O protocolo é resultado do Grupo de Trabalho instituído pela Portaria Presidência CNJ 359/2022, destinado à elaboração de diretrizes para a escuta especializada e o depoimento especial nesses casos. O grupo foi formado por representantes do CNJ, juízes de primeiro e segundo grau da Justiça estadual, defensores públicos, advogados, assessores jurídicos, assistentes sociais, psicólogos e outros profissionais, encabeçados pela ministra Nancy Andrighi, do Superior Tribunal de Justiça – STJ. Entidades civis, acadêmicos, instituições dedicadas às questões de direito de família e de crianças puderam contribuir com a elaboração do protocolo por meio de debates e sugestões.
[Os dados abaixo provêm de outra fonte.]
===== src/rtl/spi_instr_decoder_if.sv =====
// Bridge and register-file signals seen by the SPI instruction decoder.
// slave = decoder side, master = bridge / register-file side.
interface spi_instr_decoder_if #(
  parameter int ADDR_W = 6
) ();
  logic              byte_sync;
  logic [7:0]        data_in;
  logic [7:0]        data_out;
  logic [ADDR_W-1:0] reg_addr;
  logic [7:0]        reg_wdata;
  logic              reg_we;
  logic              reg_re;
  logic [7:0]        reg_rdata;
  logic              addr_err;

  modport slave (
    input  byte_sync, data_in, reg_rdata,
    output data_out, reg_addr, reg_wdata, reg_we, reg_re, addr_err
  );

  modport master (
    output byte_sync, data_in, reg_rdata,
    input  data_out, reg_addr, reg_wdata, reg_we, reg_re, addr_err
  );
endinterface


===== src/rtl/spi_instr_decoder.sv =====
// Turns the SPI bridge byte stream (command byte + data bytes) into
// register-file write/read strobes, with optional address auto-increment.
module spi_instr_decoder #(
  parameter int ADDR_W   = 6,
  parameter int NUM_REGS = 16
) (
  input  logic                 clk,
  input  logic                 rst_n,
  input  logic                 cs_n,
  spi_instr_decoder_if.slave   bus
);

  typedef enum logic [1:0] {
    ST_CMD     = 2'd0,
    ST_WR_DATA = 2'd1,
    ST_RD_DATA = 2'd2
  } state_e;

  state_e            state_r, state_nxt_s;
  logic [2:0]        cs_sync_r;
  logic              armed_r;
  logic              frame_active_s, accept_s;
  logic [ADDR_W-1:0] addr_r, addr_nxt_s;
  logic              ai_r, ai_nxt_s;
  logic              rd_pend_r, rd_pend_nxt_s;
  logic [ADDR_W-1:0] reg_addr_r, reg_addr_nxt_s;
  logic [7:0]        reg_wdata_r, reg_wdata_nxt_s;
  logic              reg_we_r, reg_we_nxt_s;
  logic              reg_re_r, reg_re_nxt_s;
  logic [7:0]        data_out_r, data_out_nxt_s;
  logic              addr_err_r, addr_err_nxt_s;

  function automatic logic in_range(input logic [ADDR_W-1:0] a);
    return ({{(32-ADDR_W){1'b0}}, a} < 32'(NUM_REGS));
  endfunction

  function automatic logic [ADDR_W-1:0] next_addr(input logic [ADDR_W-1:0] a, input logic ai);
    return a + {{(ADDR_W-1){1'b0}}, ai};
  endfunction

  // A frame only counts once cs has been seen inactive since reset, so a
  // reset in mid-frame never turns the remaining bytes into a command.
  assign frame_active_s = ~cs_sync_r[2] & armed_r;
  assign accept_s       = bus.byte_sync & frame_active_s;

  // cs_n synchroniser and re-arm tracking
  always_ff @(posedge clk or negedge rst_n) begin
    if (!rst_n) begin
      cs_sync_r <= 3'b000;
      armed_r   <= 1'b0;
    end else begin
      cs_sync_r <= {cs_sync_r[1:0], cs_n};
      armed_r   <= armed_r | cs_sync_r[2];
    end
  end

  // Next-state and registered-output decode
  always_comb begin
    state_nxt_s     = state_r;
    addr_nxt_s      = addr_r;
    ai_nxt_s        = ai_r;
    rd_pend_nxt_s   = 1'b0;
    reg_addr_nxt_s  = reg_addr_r;
    reg_wdata_nxt_s = reg_wdata_r;
    reg_we_nxt_s    = 1'b0;
    reg_re_nxt_s    = 1'b0;
    data_out_nxt_s  = data_out_r;
    addr_err_nxt_s  = addr_err_r;

    if (!frame_active_s) begin
      state_nxt_s    = ST_CMD;
      data_out_nxt_s = 8'h00;
    end else begin
      // reg_re_r is high only if the pending read was in range
      if (rd_pend_r) begin
        data_out_nxt_s = reg_re_r ? bus.reg_rdata : 8'h00;
      end else begin
        data_out_nxt_s = data_out_r;
      end

      case (state_r)
        ST_CMD: begin
          data_out_nxt_s = 8'h00;
          if (accept_s) begin
            ai_nxt_s = bus.data_in[6];
            if (bus.data_in[7]) begin
              state_nxt_s = ST_WR_DATA;
              addr_nxt_s  = bus.data_in[ADDR_W-1:0];
            end else begin
              state_nxt_s    = ST_RD_DATA;
              rd_pend_nxt_s  = 1'b1;
              reg_addr_nxt_s = bus.data_in[ADDR_W-1:0];
              reg_re_nxt_s   = in_range(bus.data_in[ADDR_W-1:0]);
              addr_err_nxt_s = addr_err_r | ~in_range(bus.data_in[ADDR_W-1:0]);
              addr_nxt_s     = next_addr(bus.data_in[ADDR_W-1:0], bus.data_in[6]);
            end
          end else begin
            state_nxt_s = ST_CMD;
          end
        end
        ST_WR_DATA: begin
          if (accept_s) begin
            reg_addr_nxt_s  = addr_r;
            reg_wdata_nxt_s = bus.data_in;
            reg_we_nxt_s    = in_range(addr_r);
            addr_err_nxt_s  = addr_err_r | ~in_range(addr_r);
            addr_nxt_s      = next_addr(addr_r, ai_r);
          end else begin
            addr_nxt_s = addr_r;
          end
        end
        ST_RD_DATA: begin
          if (accept_s) begin
            rd_pend_nxt_s  = 1'b1;
            reg_addr_nxt_s = addr_r;
            reg_re_nxt_s   = in_range(addr_r);
            addr_err_nxt_s = addr_err_r | ~in_range(addr_r);
            addr_nxt_s     = next_addr(addr_r, ai_r);
          end else begin
            addr_nxt_s = addr_r;
          end
        end
        default: begin
          state_nxt_s = ST_CMD;
        end
      endcase
    end
  end

  // State and output registers
  always_ff @(posedge clk or negedge rst_n) begin
    if (!rst_n) begin
      state_r     <= ST_CMD;
      addr_r      <= '0;
      ai_r        <= 1'b0;
      rd_pend_r   <= 1'b0;
      reg_addr_r  <= '0;
      reg_wdata_r <= 8'h00;
      reg_we_r    <= 1'b0;
      reg_re_r    <= 1'b0;
      data_out_r  <= 8'h00;
      addr_err_r  <= 1'b0;
    end else begin
      state_r     <= state_nxt_s;
      addr_r      <= addr_nxt_s;
      ai_r        <= ai_nxt_s;
      rd_pend_r   <= rd_pend_nxt_s;
      reg_addr_r  <= reg_addr_nxt_s;
      reg_wdata_r <= reg_wdata_nxt_s;
      reg_we_r    <= reg_we_nxt_s;
      reg_re_r    <= reg_re_nxt_s;
      data_out_r  <= data_out_nxt_s;
      addr_err_r  <= addr_err_nxt_s;
    end
  end

  assign bus.data_out  = data_out_r;
  assign bus.reg_addr  = reg_addr_r;
  assign bus.reg_wdata = reg_wdata_r;
  assign bus.reg_we    = reg_we_r;
  assign bus.reg_re    = reg_re_r;
  assign bus.addr_err  = addr_err_r;

endmodule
Coordenador adjunto do GT e relator da matéria, o conselheiro João Paulo Schoucair afirmou que as orientações apresentadas à comunidade jurídica contribuem para que o Princípio do Superior Interesse da Criança e do Adolescente seja concretizado, “especialmente no âmbito dos litígios que tomam lugar nas varas de Família, em que a titularização dos polos da ação pelos adultos pode invisibilizar o real sentido de proteção da criança ou do adolescente envolvido”, completou.
Segundo Schoucair, o compromisso das diretrizes é fornecer elementos seguros, científicos e humanitários para amparar autoridades judiciárias e auxiliares da Justiça na missão de reconhecer e garantir a crianças e adolescentes a condição de sujeito de direitos.
Entre as recomendações do texto, está a sugestão de que pais ou cuidadores não estejam presentes na sala de audiência, para que a criança não fique constrangida e possa fazer seu relato de forma mais independente. Também é sugerido que os profissionais estimulem os jovens a falarem sobre suas experiências familiares a partir de questões abertas e que sejam abordadas questões positivas ou neutras, além dos pedidos de esclarecimento sobre situações específicas.
Outro ponto abordado no normativo é a importância de se analisar com cautela se a criança ou o adolescente manifesta preferência por um cuidador devido a um possível medo que sente em relação ao outro, se culpa algum dos cuidadores pelo divórcio ou por ter abandonado a família, ou se percebe algum dos cuidadores como fragilizado.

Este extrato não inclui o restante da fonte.